Crowley, who has been the NMCC president since April, 2002, has focused on program development to meet local and state workforce needs at the college. His most recent effort is in Water Treatment Technology and Wind Power Technology, offering the first degree programs in this field in New England.
Rotarian Lori Weston, who hosted Crowley, mentioned that the NMCC Foundation has raised $11 million in the past 10 years to support scholarships, instructional technology and also a new wellness and student center project.
On a personal note Weston informed the group that Crowley completed his undergraduate degree and his master’s degree at the University of Southern Maine and went onto the Harvard University Management Development Program in Higher Education. He is a member of the Maine Community Foundation, the Aroostook Partnership, Lifeflight Foundation and the Presque Isle Rotary Club. Crowley resides in Caribou with his wife Mary and they are the proud parents of two sons.
Crowley spoke enthusiastically about the mission of NMCC and that is to provide affordable education to its students and to transform lives through education. He believes in raising self confidence for successful lives with having lots of doors of entry into the programs offered.
With 32,000 miles of rivers and streams, 5,600 hundred lakes and ponds and 4,100 miles of coastline in Maine, Crowley sees environmental issues around water as a focus of NMCC programs to keep water clean for the future. This is a labor of love and seven students are beginning in this training this year. The STEM faculty at Bangor High School and the York County Conservation District are involved in this as well. NMCC is initiating the program and the delivery method in the education piece.
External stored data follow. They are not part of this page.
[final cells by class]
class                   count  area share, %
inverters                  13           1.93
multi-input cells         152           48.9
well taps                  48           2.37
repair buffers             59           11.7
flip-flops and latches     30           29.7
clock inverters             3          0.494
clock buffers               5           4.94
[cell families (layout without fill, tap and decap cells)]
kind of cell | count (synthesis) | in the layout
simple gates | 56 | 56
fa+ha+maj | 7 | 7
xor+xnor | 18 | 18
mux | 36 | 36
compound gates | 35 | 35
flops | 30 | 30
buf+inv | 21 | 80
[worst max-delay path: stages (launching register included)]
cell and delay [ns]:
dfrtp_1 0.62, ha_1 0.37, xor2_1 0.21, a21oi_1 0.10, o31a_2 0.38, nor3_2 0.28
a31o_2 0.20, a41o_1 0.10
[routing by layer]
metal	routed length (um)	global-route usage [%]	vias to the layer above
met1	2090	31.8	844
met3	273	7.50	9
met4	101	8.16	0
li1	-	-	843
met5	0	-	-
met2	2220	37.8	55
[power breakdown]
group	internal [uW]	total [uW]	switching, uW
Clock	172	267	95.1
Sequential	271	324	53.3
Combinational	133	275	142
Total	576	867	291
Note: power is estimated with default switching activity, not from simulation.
File: config.mk
export PLATFORM = sky130hd
export DESIGN_NAME = lo_freq_meter
export DESIGN_NICKNAME = d
export VERILOG_FILES = /design/src/rtl/lo_freq_meter.sv
export SDC_FILE = /design/constraint.sdc
export NUM_CORES = 1
export LEC_CHECK = 0
export CAP_MARGIN = 30
export CORE_ASPECT_RATIO = 1.4
export CORE_UTILIZATION = 25
export CTS_CLUSTER_SIZE = 14
export DETAILED_ROUTE_END_ITERATION = 7
export PLACE_DENSITY = 0.45
export SETUP_SLACK_MARGIN = 0.3
export SLEW_MARGIN = 20
export SYNTH_ARGS = -nofsm -noshare
export SYNTH_HDL_FRONTEND = slang
export SYNTH_SLANG_ARGS = --single-unit
File: constraint.sdc
create_clock -name clk -period 4.7 [get_ports clk]
set_clock_uncertainty 0.1 [all_clocks]
set_input_delay 0.705 -clock clk [delete_from_list [all_inputs] [get_ports clk]]
set_output_delay 0.705 -clock clk [all_outputs]
set_load 0.1 [all_outputs]
<file path="config.mk">
export PLATFORM = sky130hd
export DESIGN_NAME = threefish_ubi_core
export DESIGN_NICKNAME = d
export VERILOG_FILES = /design/src/rtl/threefish_ubi_core.sv
export SDC_FILE = /design/constraint.sdc
export NUM_CORES = 2
export LEC_CHECK = 0
export BUFFER_PORTS_ARGS = -buffer_cell sky130_fd_sc_hd__buf_2
export CORE_UTILIZATION = 57
export CTS_CLUSTER_SIZE = 8
export DETAILED_ROUTE_END_ITERATION = 12
export PLACE_DENSITY_LB_ADDON = 0.08
export SYNTH_ARGS = -nofsm -noshare
export SYNTH_HDL_FRONTEND = slang
export SYNTH_SLANG_ARGS = --single-unit
</file>
<file path="constraint.sdc">
create_clock -name clk -period 10.79 [get_ports clk]
set_clock_uncertainty 0.1 [all_clocks]
set_input_delay 1.079 -clock clk [delete_from_list [all_inputs] [get_ports clk]]
set_output_delay 1.079 -clock clk [all_outputs]
set_load 0.1 [all_outputs]
</file>
<file path="src/rtl/threefish_ubi_core.sv">
module threefish_ubi_core (
  input  logic        clk,
  input  logic        rst_n,
  input  logic        iv_go,
  input  logic        start,
  input  logic [63:0] tweak_lo,
  input  logic [63:0] tweak_hi,
  input  logic [63:0] msg_in,
  input  logic [2:0]  rd_addr,
  output logic [63:0] rd_word,
  output logic        done
);
  localparam logic [63:0] PARITY_SEED = 64'h1BD11BDAA9FC1A22;
  localparam int          NUM_ROUNDS  = 72;
  localparam int          LAST_SUBKEY = NUM_ROUNDS / 4;

  typedef enum logic [2:0] {S_IDLE, S_IV, S_LOAD, S_INJ, S_RND, S_FF} state_t;

  state_t      st;
  logic [3:0]  cnt;
  logic [6:0]  rnd;
  logic [4:0]  sk;
  logic [3:0]  kix;
  logic [1:0]  tix;
  logic        sel;
  logic [63:0] tw0, tw1, tw2, ext;

  logic [63:0] ev_mem  [4];
  logic [63:0] od_mem  [4];
  logic [63:0] key_mem [17];

  function automatic logic [63:0] iv_word(input logic [2:0] i);
    case (i)
      3'd0: return 64'h4903ADFF749C51CE;
      3'd1: return 64'h0D95DE399746DF03;
      3'd2: return 64'h8FD1934127C79BCE;
      3'd3: return 64'h9A255629FF352CB1;
      3'd4: return 64'h5DB62599DF6CA7B0;
      3'd5: return 64'hEABE394CA9D5C3F4;
      3'd6: return 64'h991112C71A75B523;
      default: return 64'hAE18A40B660FCC33;
    endcase
  endfunction

  function automatic logic [5:0] rot_amt(input logic [4:0] dj);
    case (dj)
      5'd0:  return 6'd46; 5'd1:  return 6'd36; 5'd2:  return 6'd19; 5'd3:  return 6'd37;
      5'd4:  return 6'd33; 5'd5:  return 6'd27; 5'd6:  return 6'd14; 5'd7:  return 6'd42;
      5'd8:  return 6'd17; 5'd9:  return 6'd49; 5'd10: return 6'd36; 5'd11: return 6'd39;
      5'd12: return 6'd44; 5'd13: return 6'd9;  5'd14: return 6'd54; 5'd15: return 6'd56;
      5'd16: return 6'd39; 5'd17: return 6'd30; 5'd18: return 6'd34; 5'd19: return 6'd24;
      5'd20: return 6'd13; 5'd21: return 6'd50; 5'd22: return 6'd10; 5'd23: return 6'd17;
      5'd24: return 6'd25; 5'd25: return 6'd29; 5'd26: return 6'd39; 5'd27: return 6'd43;
      5'd28: return 6'd8;  5'd29: return 6'd35; 5'd30: return 6'd56; default: return 6'd22;
    endcase
  endfunction

  wire idle   = (st == S_IDLE);
  wire in_rnd = (st == S_RND);

  logic [1:0] ev_a, od_a;
  always_comb begin
    if (in_rnd) begin
      ev_a = cnt[1:0] + rnd[1:0];
      od_a = rnd[0] ? 2'd0 - cnt[1:0] : cnt[1:0];
    end else if (idle) begin
      ev_a = rd_addr[2:1];
      od_a = rd_addr[2:1];
    end else begin
      ev_a = cnt[2:1];
      od_a = cnt[2:1];
    end
  end

  wire [63:0] ev_rd = ev_mem[ev_a];
  wire [63:0] od_rd = od_mem[od_a];
  wire [63:0] word  = cnt[0] ? od_rd : ev_rd;
  assign rd_word = rd_addr[0] ? od_rd : ev_rd;
  assign done    = done_q;

  logic done_q;

  wire [3:0] kn     = kix + {1'b0, cnt[2:0]};
  wire [3:0] kw     = (kn >= 4'd9) ? kn - 4'd9 : kn;
  wire [4:0] key_a  = (kw == 4'd8) ? 5'd16 : {1'b0, sel, kw[2:0]};
  wire [4:0] msg_a  = {1'b0, ~sel, cnt[2:0]};
  wire [1:0] tix_n  = (tix == 2'd2) ? 2'd0 : tix + 2'd1;

  logic [4:0]  k_a;
  logic [63:0] k_wd;
  logic        k_we;
  always_comb begin
    k_a  = 5'd0;
    k_wd = 64'd0;
    k_we = 1'b0;
    case (st)
      S_IV:   begin k_a = {1'b0, sel, cnt[2:0]}; k_wd = iv_word(cnt[2:0]); k_we = 1'b1; end
      S_LOAD: begin k_a = cnt[3] ? 5'd16 : msg_a; k_wd = cnt[3] ? ext : msg_in; k_we = 1'b1; end
      S_INJ:  k_a = key_a;
      S_FF:   begin k_a = msg_a; k_wd = word ^ key_rd; k_we = 1'b1; end
      default: ;
    endcase
  end

  logic [63:0] key_rd;
  assign key_rd = key_mem[k_a];

  function automatic logic [63:0] tw_pick(input logic [1:0] i, input logic [63:0] a, b, c);
    return (i == 2'd0) ? a : (i == 2'd1) ? b : c;
  endfunction

  logic [63:0] addend;
  always_comb begin
    case (cnt[2:0])
      3'd5:    addend = tw_pick(tix, tw0, tw1, tw2);
      3'd6:    addend = tw_pick(tix_n, tw0, tw1, tw2);
      3'd7:    addend = {59'd0, sk};
      default: addend = 64'd0;
    endcase
  end

  wire [63:0] inj_w = word + key_rd + addend;
  wire [63:0] ff_w  = word ^ key_rd;
  wire [5:0]  rot   = rot_amt({rnd[2:0], cnt[1:0]});
  wire [63:0] y0    = ev_rd + od_rd;
  wire [63:0] y1    = ((od_rd << rot) | (od_rd >> (7'd64 - {1'b0, rot}))) ^ y0;

  logic [63:0] hw;
  always_comb begin
    case (st)
      S_IV:    hw = iv_word(cnt[2:0]);
      S_LOAD:  hw = msg_in;
      S_INJ:   hw = inj_w;
      default: hw = ff_w;
    endcase
  end

  wire single_we = (st == S_IV) || (st == S_LOAD && !cnt[3]) || (st == S_INJ) || (st == S_FF);
  wire ev_we     = in_rnd || (single_we && !cnt[0]);
  wire od_we     = in_rnd || (single_we && cnt[0]);

  always_ff @(posedge clk) begin
    if (ev_we) ev_mem[ev_a] <= in_rnd ? y0 : hw;
    if (od_we) od_mem[od_a] <= in_rnd ? y1 : hw;
    if (k_we)  key_mem[k_a] <= k_wd;
  end

  always_ff @(posedge clk or negedge rst_n) begin
    if (!rst_n) begin
      st <= S_IDLE; cnt <= '0; rnd <= '0; sk <= '0; kix <= '0; tix <= '0;
      sel <= 1'b0; done_q <= 1'b0;
      tw0 <= '0; tw1 <= '0; tw2 <= '0; ext <= '0;
    end else begin
      case (st)
        S_IDLE:
          if (iv_go) begin
            st <= S_IV; cnt <= '0; done_q <= 1'b0;
          end else if (start) begin
            st <= S_LOAD; cnt <= '0; rnd <= '0; sk <= '0; kix <= '0; tix <= '0;
            done_q <= 1'b0;
            tw0 <= tweak_lo; tw1 <= tweak_hi; tw2 <= tweak_lo ^ tweak_hi;
          end
        S_IV: begin
          ext <= ((cnt == 4'd0) ? PARITY_SEED : ext) ^ iv_word(cnt[2:0]);
          cnt <= cnt + 4'd1;
          if (cnt == 4'd7) begin st <= S_IDLE; done_q <= 1'b1; end
        end
        S_LOAD:
          if (cnt == 4'd8) begin cnt <= '0; st <= S_INJ; end
          else cnt <= cnt + 4'd1;
        S_INJ:
          if (cnt == 4'd7) begin
            cnt <= '0;
            if (sk == 5'(LAST_SUBKEY)) st <= S_FF;
            else begin
              st  <= S_RND;
              sk  <= sk + 5'd1;
              kix <= (kix == 4'd8) ? 4'd0 : kix + 4'd1;
              tix <= tix_n;
            end
          end else cnt <= cnt + 4'd1;
        S_RND:
          if (cnt == 4'd3) begin
            cnt <= '0;
            rnd <= rnd + 7'd1;
            if (rnd[1:0] == 2'd3) st <= S_INJ;
          end else cnt <= cnt + 4'd1;
        S_FF: begin
          ext <= ((cnt == 4'd0) ? PARITY_SEED : ext) ^ ff_w;
          if (cnt == 4'd7) begin
            cnt <= '0; st <= S_IDLE; sel <= ~sel; done_q <= 1'b1;
          end else cnt <= cnt + 4'd1;
        end
        default: st <= S_IDLE;
      endcase
    end
  end

  assert_done_drop_R9: assert property (@(posedge clk) disable iff (!rst_n)
    (idle && (start || iv_go)) |=> !done_q);

  assert_busy_low_R6: assert property (@(posedge clk) disable iff (!rst_n)
    (!idle) |-> !done_q);

  assert_inj_home_R3: assert property (@(posedge clk) disable iff (!rst_n)
    (st == S_INJ) |-> (rnd[1:0] == 2'd0 && kix < 4'd9 && tix < 2'd3));

  assert_sched_end_R5: assert property (@(posedge clk) disable iff (!rst_n)
    (st == S_FF) |-> (rnd == 7'(NUM_ROUNDS) && sk == 5'(LAST_SUBKEY)));

  assert_tweak_hold_R8: assert property (@(posedge clk) disable iff (!rst_n)
    (!idle) |=> ($stable(tw0) && $stable(tw1)));

  assert_chain_swap_R4: assert property (@(posedge clk) disable iff (!rst_n)
    (!$stable(sel)) |-> $rose(done_q));
endmodule

</file>
[config.mk]
export PLATFORM = sky130hd
export DESIGN_NAME = paced_sink
export DESIGN_NICKNAME = d
export VERILOG_FILES = /design/src/rtl/paced_sink_pkg.sv /design/src/rtl/paced_sink_fifo.sv /design/src/rtl/paced_sink_ctrl.sv /design/src/rtl/paced_sink.sv
export SDC_FILE = /design/constraint.sdc
export NUM_CORES = 1
export LEC_CHECK = 0
export BUFFER_PORTS_ARGS = -buffer_cell sky130_fd_sc_hd__buf_4
export CORE_UTILIZATION = 50
export DETAILED_ROUTE_END_ITERATION = 10
export HOLD_SLACK_MARGIN = 0.06
export PLACE_DENSITY = 0.72
export SLEW_MARGIN = 5
export SYNTH_ARGS = -nofsm -noshare
export SYNTH_HDL_FRONTEND = slang
export SYNTH_SLANG_ARGS = --single-unit
[constraint.sdc]
create_clock -name clk -period 6.3 [get_ports clk]
set_input_delay 0.945 -clock clk [delete_from_list [all_inputs] [get_ports clk]]
set_output_delay 0.945 -clock clk [all_outputs]
set_load 0.005 [all_outputs]
[src/rtl/paced_sink_pkg.sv]
package paced_sink_pkg;

  typedef enum logic [1:0] {
    PACE_WAIT      = 2'd0,
    PACE_EAGER     = 2'd1,
    PACE_RANDOM    = 2'd2,
    PACE_EAGER_ALT = 2'd3
  } paceMode_e;

  typedef struct packed {
    logic push;
    logic pop;
  } fifoStrobe_t;

endpackage

[src/rtl/paced_sink_fifo.sv]
module paced_sink_fifo
  import paced_sink_pkg::*;
#(
  parameter int DATA_W = 8,
  parameter int DEPTH  = 4
) (
  input  logic              clk,
  input  logic              rstN,
  input  fifoStrobe_t       strobe,
  input  logic [DATA_W-1:0] wrData,
  output logic [DATA_W-1:0] rdData,
  output logic              fifoFull,
  output logic              fifoEmpty
);

  localparam int PTR_W = (DEPTH > 1) ? $clog2(DEPTH) : 1;
  localparam int CNT_W = $clog2(DEPTH + 1);
  localparam logic [PTR_W-1:0] LAST_PTR = PTR_W'(DEPTH - 1);
  localparam logic [CNT_W-1:0] FULL_CNT = CNT_W'(DEPTH);

  logic [DATA_W-1:0] mem [DEPTH];
  logic [PTR_W-1:0]  wrPtr, rdPtr;
  logic [CNT_W-1:0]  count;

  function automatic logic [PTR_W-1:0] nextPtr(input logic [PTR_W-1:0] p);
    return (p == LAST_PTR) ? '0 : p + 1'b1;
  endfunction

  always_ff @(posedge clk) begin
    if (strobe.push) mem[wrPtr] <= wrData;
  end

  always_ff @(posedge clk or negedge rstN) begin
    if (!rstN) begin
      wrPtr <= '0;
      rdPtr <= '0;
      count <= '0;
    end else begin
      if (strobe.push) wrPtr <= nextPtr(wrPtr);
      if (strobe.pop)  rdPtr <= nextPtr(rdPtr);
      case ({strobe.push, strobe.pop})
        2'b10:   count <= count + 1'b1;
        2'b01:   count <= count - 1'b1;
        default: count <= count;
      endcase
    end
  end

  assign rdData    = mem[rdPtr];
  assign fifoFull  = (count == FULL_CNT);
  assign fifoEmpty = (count == '0);

endmodule

[src/rtl/paced_sink_ctrl.sv]
module paced_sink_ctrl
  import paced_sink_pkg::*;
#(
  parameter int          LFSR_W     = 16,
  parameter logic [15:0] LFSR_TAPS  = 16'hB400,
  parameter logic [15:0] SEED_RESET = 16'hACE1,
  parameter paceMode_e   RESET_MODE = PACE_EAGER
) (
  input  logic              clk,
  input  logic              rstN,
  input  logic              inValid,
  input  logic              modeWe,
  input  logic [1:0]        modeIn,
  input  logic              seedWe,
  input  logic [LFSR_W-1:0] seedIn,
  input  logic              popReq,
  input  logic              fifoFull,
  input  logic              fifoEmpty,
  output logic              inReady,
  output fifoStrobe_t       strobe,
  output paceMode_e         modeQ,
  output logic [LFSR_W-1:0] lfsrQ
);

  localparam logic [LFSR_W-1:0] TAP_MASK  = LFSR_W'(LFSR_TAPS);
  localparam logic [LFSR_W-1:0] SEED_INIT = LFSR_W'(SEED_RESET);

  logic armQ;
  logic paceOk;
  logic feedback;

  assign feedback = ^(lfsrQ & TAP_MASK);

  always_ff @(posedge clk or negedge rstN) begin
    if (!rstN) modeQ <= RESET_MODE;
    else if (modeWe) modeQ <= paceMode_e'(modeIn);
  end

  always_ff @(posedge clk or negedge rstN) begin
    if (!rstN) lfsrQ <= SEED_INIT;
    else if (seedWe && (seedIn != '0)) lfsrQ <= seedIn;
    else lfsrQ <= {lfsrQ[LFSR_W-2:0], feedback};
  end

  always_ff @(posedge clk or negedge rstN) begin
    if (!rstN) armQ <= 1'b0;
    else if (modeQ != PACE_WAIT) armQ <= 1'b0;
    else if (strobe.push) armQ <= 1'b0;
    else if (inValid) armQ <= 1'b1;
  end

  always_comb begin
    case (modeQ)
      PACE_WAIT:   paceOk = armQ;
      PACE_RANDOM: paceOk = lfsrQ[0];
      default:     paceOk = 1'b1;
    endcase
  end

  assign inReady     = rstN & ~fifoFull & paceOk;
  assign strobe.push = inValid & inReady;
  assign strobe.pop  = popReq & ~fifoEmpty;

endmodule

[src/rtl/paced_sink.sv]
module paced_sink
  import paced_sink_pkg::*;
#(
  parameter int DATA_W = 8,
  parameter int DEPTH  = 4,
  parameter int LFSR_W = 16
) (
  input  logic              clk,
  input  logic              rstN,
  input  logic              inValid,
  input  logic [DATA_W-1:0] inData,
  output logic              inReady,
  input  logic              modeWe,
  input  logic [1:0]        modeIn,
  input  logic              seedWe,
  input  logic [LFSR_W-1:0] seedIn,
  input  logic              popReq,
  output logic [DATA_W-1:0] popData,
  output logic              popAvail
);

  fifoStrobe_t       strobe;
  logic              fifoFull;
  logic              fifoEmpty;
  paceMode_e         modeQ;
  logic [LFSR_W-1:0] lfsrQ;

  paced_sink_ctrl #(
    .LFSR_W(LFSR_W)
  ) uCtrl (
    .clk(clk), .rstN(rstN), .inValid(inValid),
    .modeWe(modeWe), .modeIn(modeIn),
    .seedWe(seedWe), .seedIn(seedIn),
    .popReq(popReq), .fifoFull(fifoFull), .fifoEmpty(fifoEmpty),
    .inReady(inReady), .strobe(strobe), .modeQ(modeQ), .lfsrQ(lfsrQ)
  );

  paced_sink_fifo #(
    .DATA_W(DATA_W), .DEPTH(DEPTH)
  ) uFifo (
    .clk(clk), .rstN(rstN), .strobe(strobe), .wrData(inData),
    .rdData(popData), .fifoFull(fifoFull), .fifoEmpty(fifoEmpty)
  );

  assign popAvail = rstN & ~fifoEmpty;

endmodule

==> results.md <==
* H-tree depth at 3
* Post-CTS Setup Repair Bufs at 0
* Die Ht at 71.75 um
* Top-count cell post-synth: edfxtp_1
* Leak at 0.001218 uW
* WP data required at 5350 ps
* Worst Tran Pin Value at 1051 ps
* Reg2reg start: uFifo.count[0]
* Synthesized flop and latch total at 58
* R2r worst-path depth at 9
* CP cell instances: mux4_2 -> buf_4
* CP bufs+invs at 1
* Final setup viols at 0
* Core area at 4692 sq um
* Crit path max fanout at 11
* Hold Buf Count CTS at 0
* Sum Neg Setup Slack at 0 ps
* Aggregate global routing overflow at 0
* First-pass GRT wire length at 6.375 mm
* Initial antenna violation count at 0
* Routed Antenna Nets at 0
* Diode count at 0
* Reg-to-reg slack, setup at 3930 ps
* HPWL after DPL at 2.798 mm
* Synth Area per Inst at 18.15 sq um
* CTS root buffer: clkbuf_8
* Unrepaired setup endpoints after global routing: false
* Share of the synthesized area in the top cell type at 39.51%
* Drt via density at 5.285
* Final GP Congestion at 0.6897
* Vias in the first global route at 1310
* CTS resizes at 0
* Gate Count Post-Synth at 134
* Cell variety after synth at 28
* Cell total after placement at 226
* Hold path depth at 1
* I/O pin total at 42
* Total Routed Length at 3.941 mm
* Fmax at 0.3655 GHz
* Hold Vio Cnt, Final at 0
* Minimum clock period after layout at 2736 ps
* Final cell count without fillers at 242
* TritonCTS clock tree: yes
* Longest Clk Path Bufs at 2
* WL/cell at 16.29 um
* Fin crit share at 43.43%
* Layout area overhead at 21.76%
* Worst VDD drop at 0.1719 mV
* Seq/Total Area, Yosys at 66.72%
* Share of post-route cells with drive strength above 1 at 50.53%
* End of the worst hold path: uCtrl.lfsrQ[4]
* Fin. max-slew vios at 0
* Chip width at 71.75 um
* Post-synth EDFFs at 32
* Die area at 5147 sq um
* Slew margin rel. at 29.96%
* Top cell family by delay on the critical path: flip-flops
* Syn_nets at 173
* Post-synth top flop: edfxtp_1
* DRC viols at 0
* Tot GR Track Use at 17.60%
* Pwr Total at 1071 uW
* Startpoint types: register
* CP max-delay cell: dfrtp_1
* First DRT Iteration DRCs at 44
* Cell area after synthesis at 2432 sq um
* CP Class: register to primary output
* Crit. End Element: primary output
* CTS Buf Count at 9
* Slowest cell delay on critical path at 730 ps
* CP arrival at 1790 ps
* Reg-to-Reg End: uFifo.count[2]
* Top cells by area, synth: edfxtp_1 40%, dfrtp_1 17%, dfstp_2 9.7%
* Yosys top cell by area: edfxtp_1
* FP Rows at 25
* PD cells at 361.5 nW/um^2
* Sinks on Clock Net at 58
* Ys Warns at 0
* Initial Utilization at 51.84%
* Worst skew pair latency at 320 ps
* Clock-pin slew on the worst setup and hold paths at 60 ps
* Ys async rst share at 44.83%
* Fin nets at 222
* MaxCap Viol Count at 0
* TritonRoute pass-1 iters at 4
* Buffers on Ports at 41
* HP Start: uCtrl.lfsrQ[3]
* HP Class: register to register
* Vias at 1279
* Fin Clk Skew at 6.032 ps
* Pin count of the biggest net entering global routing at 30
* Status: finished clean
* Post-synth top cells: 32 x edfxtp_1, 17 x dfrtp_1, 12 x mux2_2
## cell families after synthesis
kind of cell / synth area share, %
simple gates: 3.497
buf+inv: 2.057
flops: 66.72
compound gates: 2.727
mux: 18.93
fa+ha+maj: 3.909
xor+xnor: 2.160
## metrics by stage
stage          hold WS, ps  worst slack [ps]  instance area [sq um]  util (%)
3_3_place_gp         456.1              3677                   2788     59.41
2_1_floorplan        436.2              4080                   2432         -
3_5_place_dp         462.8              3600                   2788     59.41
6_report             479.1              3564                   2962     63.12
4_1_cts              482.1              3518                   2962     63.12
5_1_grt              497.0              3439                   2962     63.12
## where the power goes
part / switching [uW] / leakage, uW / internal (uW) / total (uW)
Combinational: 96.0 / 0.000539 / 163 / 259
Clock: 129 / 0.0000932 / 162 / 292
Sequential: 59.5 / 0.000585 / 460 / 520
Total: 285 / 0.00122 / 786 / 1070
## worst register-to-register path, delay by kind of cell, from the launching register on
| family | cells | cell delay [ps] |
|---|---|---|
| compound gates | 1 | 240 |
| xor+xnor | 2 | 300 |
| fa+ha+maj | 2 | 560 |
| buf+inv | 2 | 150 |
| flops | 1 | 430 |
| simple gates | 2 | 620 |
## cells in the final DEF (no fill, tap or decap), types with 4 or more instances in the layout
master / netlist / routed
and2_1: 4 / 4
mux2_4: 9 / 9
dfstp_2: 9 / 9
xnor2_1: 4 / 4
ha_1: 6 / 6
buf_4: 0 / 41
nor4_1: 5 / 5
dfrtp_1: 17 / 17
edfxtp_1: 32 / 32
mux2_2: 12 / 12
mux4_2: 8 / 8
clkbuf_8: 0 / 11
inv_1: 8 / 8
## registers in the layout (all words and copies together), names as in the netlist
signal / cells
uCtrl.armQ: 1
uCtrl.lfsrQ: 16
uCtrl.modeQ: 2
uFifo.count: 3
uFifo.mem: 32
uFifo.rdPtr: 2
uFifo.wrPtr: 2
## final cells by class
class	count	area, sq um
clock buffers	13	158.9
clock inverters	3	15.01
fillers	346	1730
inverters	8	30.03
multi-input cells	65	759.5
flip-flops and latches	58	1623
well taps	54	67.56
repair buffers	41	307.8
## per-layer routing
metal	global-route usage, %	part of all wire (%)	vias up
met4	13.07	2.1	0
met3	4.079	4.0	8
li1	-	-	606
met1	21.41	42	628
met5	0	0	-
met2	27.57	52	37
## worst max-delay path by stage
| stage | from | to | slack (ps) | cells past startpoint |
|---|---|---|---|---|
| 2_1_floorplan | inValid | uFifo.count[2] | 4080 | 8 |
| 3_3_place_gp | seedIn[8] | uCtrl.lfsrQ[12] | 3680 | 4 |
| 3_5_place_dp | rstN | uFifo.count[2] | 3600 | 9 |
| 4_1_cts | uFifo.rdPtr[0] | popData[1] | 3520 | 2 |
| 5_1_grt | uFifo.rdPtr[0] | popData[1] | 3440 | 2 |
| 6_report | uFifo.rdPtr[0] | popData[1] | 3560 | 2 |
Note: power is estimated with default switching activity, not from simulation.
Another focus of NMCC is Nursing Education with a new simulation lab on campus. “Junior Hal” is a computer generated patient who has a heartbeat and eyes that move. He is a wireless figure and can be transferred to an ambulance with the computer to practice ambulance travel. There is also a new born baby simulation figure that moves, coos and performs other bodily functions. Crowley describes the simulation lab as second to none.
NMCC has a growth initiative to notify the world that they exist to attract future workers in the County considering the declining student population in the area. Twenty businesses are involved in trying to attract people to the job market and education field. Of the $15 million given to Community Colleges in Maine, $1.2 million is given to NMCC. One third of this is dedicated to diesel hydraulics, one third to computer labs and one third to better and more appropriate student/family housing. Crowley encouraged the Rotarians to vote yes on Question #5 to invest in NMCC as one of seven community colleges in the state to benefit by this bond issue.